- [PROBLEM TO SOLVE] Nothing in the entries may change when they are transcribed.

- [SUPPLIED DATA]
↓

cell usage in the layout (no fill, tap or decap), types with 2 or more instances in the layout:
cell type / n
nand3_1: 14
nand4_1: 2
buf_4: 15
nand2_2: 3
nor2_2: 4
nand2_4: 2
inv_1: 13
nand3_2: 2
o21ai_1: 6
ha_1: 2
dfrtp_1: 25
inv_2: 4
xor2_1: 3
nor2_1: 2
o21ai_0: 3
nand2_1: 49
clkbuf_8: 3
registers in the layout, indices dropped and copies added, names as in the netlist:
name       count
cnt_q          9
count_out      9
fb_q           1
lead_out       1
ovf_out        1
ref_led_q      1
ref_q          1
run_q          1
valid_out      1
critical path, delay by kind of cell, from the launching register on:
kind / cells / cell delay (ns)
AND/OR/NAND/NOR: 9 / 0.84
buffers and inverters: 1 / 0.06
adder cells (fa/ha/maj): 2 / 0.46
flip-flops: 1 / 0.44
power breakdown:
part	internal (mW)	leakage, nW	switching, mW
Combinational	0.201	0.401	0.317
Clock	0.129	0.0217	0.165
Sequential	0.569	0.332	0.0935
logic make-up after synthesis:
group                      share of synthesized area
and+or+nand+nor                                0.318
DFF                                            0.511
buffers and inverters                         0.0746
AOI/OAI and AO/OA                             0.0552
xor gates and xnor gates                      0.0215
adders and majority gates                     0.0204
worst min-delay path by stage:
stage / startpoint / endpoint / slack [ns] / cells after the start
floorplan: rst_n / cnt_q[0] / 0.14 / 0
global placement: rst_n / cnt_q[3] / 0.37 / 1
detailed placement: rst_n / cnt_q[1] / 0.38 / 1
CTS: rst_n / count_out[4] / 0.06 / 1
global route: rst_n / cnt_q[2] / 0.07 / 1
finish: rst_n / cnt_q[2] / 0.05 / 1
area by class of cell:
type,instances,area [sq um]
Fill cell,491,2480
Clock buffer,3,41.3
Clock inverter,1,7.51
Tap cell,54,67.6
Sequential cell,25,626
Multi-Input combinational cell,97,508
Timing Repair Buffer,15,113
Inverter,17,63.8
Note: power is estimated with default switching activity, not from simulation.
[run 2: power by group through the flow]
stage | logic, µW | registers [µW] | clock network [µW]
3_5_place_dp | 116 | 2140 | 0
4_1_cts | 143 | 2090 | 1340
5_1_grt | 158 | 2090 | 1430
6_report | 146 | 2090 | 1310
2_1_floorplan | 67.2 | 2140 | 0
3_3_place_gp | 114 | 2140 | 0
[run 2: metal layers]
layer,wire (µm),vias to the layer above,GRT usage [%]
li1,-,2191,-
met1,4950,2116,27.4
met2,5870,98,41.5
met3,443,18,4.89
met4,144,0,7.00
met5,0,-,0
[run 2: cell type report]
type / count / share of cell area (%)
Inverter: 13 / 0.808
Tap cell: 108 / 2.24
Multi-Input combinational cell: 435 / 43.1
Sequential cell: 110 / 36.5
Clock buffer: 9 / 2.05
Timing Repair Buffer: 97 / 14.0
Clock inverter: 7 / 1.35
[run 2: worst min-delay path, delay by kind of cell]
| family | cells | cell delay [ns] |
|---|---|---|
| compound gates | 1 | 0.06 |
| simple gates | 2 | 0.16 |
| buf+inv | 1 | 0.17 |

↑

- [OUTPUT FOR THIS TASK]
cell usage in the layout (no fill, tap or decap), types with 2 or more instances in the layout:
cell type / n
nand3_1: 14
nand4_1: 2
buf_4: 15
nand2_2: 3
nor2_2: 4
nand2_4: 2
inv_1: 13
nand3_2: 2
o21ai_1: 6
ha_1: 2
dfrtp_1: 25
inv_2: 4
xor2_1: 3
nor2_1: 2
o21ai_0: 3
nand2_1: 49
clkbuf_8: 3
registers in the layout, indices dropped and copies added, names as in the netlist:
name       count
cnt_q          9
count_out      9
fb_q           1
lead_out       1
ovf_out        1
ref_led_q      1
ref_q          1
run_q          1
valid_out      1
critical path, delay by kind of cell, from the launching register on:
kind / cells / cell delay (ns)
AND/OR/NAND/NOR: 9 / 0.84
buffers and inverters: 1 / 0.06
adder cells (fa/ha/maj): 2 / 0.46
flip-flops: 1 / 0.44
power breakdown:
part	internal (mW)	leakage, nW	switching, mW
Combinational	0.201	0.401	0.317
Clock	0.129	0.0217	0.165
Sequential	0.569	0.332	0.0935
logic make-up after synthesis:
group                      share of synthesized area
and+or+nand+nor                                0.318
DFF                                            0.511
buffers and inverters                         0.0746
AOI/OAI and AO/OA                             0.0552
xor gates and xnor gates                      0.0215
adders and majority gates                     0.0204
worst min-delay path by stage:
stage / startpoint / endpoint / slack [ns] / cells after the start
floorplan: rst_n / cnt_q[0] / 0.14 / 0
global placement: rst_n / cnt_q[3] / 0.37 / 1
detailed placement: rst_n / cnt_q[1] / 0.38 / 1
CTS: rst_n / count_out[4] / 0.06 / 1
global route: rst_n / cnt_q[2] / 0.07 / 1
finish: rst_n / cnt_q[2] / 0.05 / 1
area by class of cell:
type,instances,area [sq um]
Fill cell,491,2480
Clock buffer,3,41.3
Clock inverter,1,7.51
Tap cell,54,67.6
Sequential cell,25,626
Multi-Input combinational cell,97,508
Timing Repair Buffer,15,113
Inverter,17,63.8
Note: power is estimated with default switching activity, not from simulation.
[run 2: power by group through the flow]
stage | logic, µW | registers [µW] | clock network [µW]
3_5_place_dp | 116 | 2140 | 0
4_1_cts | 143 | 2090 | 1340
5_1_grt | 158 | 2090 | 1430
6_report | 146 | 2090 | 1310
2_1_floorplan | 67.2 | 2140 | 0
3_3_place_gp | 114 | 2140 | 0
[run 2: metal layers]
layer,wire (µm),vias to the layer above,GRT usage [%]
li1,-,2191,-
met1,4950,2116,27.4
met2,5870,98,41.5
met3,443,18,4.89
met4,144,0,7.00
met5,0,-,0
[run 2: cell type report]
type / count / share of cell area (%)
Inverter: 13 / 0.808
Tap cell: 108 / 2.24
Multi-Input combinational cell: 435 / 43.1
Sequential cell: 110 / 36.5
Clock buffer: 9 / 2.05
Timing Repair Buffer: 97 / 14.0
Clock inverter: 7 / 1.35
[run 2: worst min-delay path, delay by kind of cell]
| family | cells | cell delay [ns] |
|---|---|---|
| compound gates | 1 | 0.06 |
| simple gates | 2 | 0.16 |
| buf+inv | 1 | 0.17 |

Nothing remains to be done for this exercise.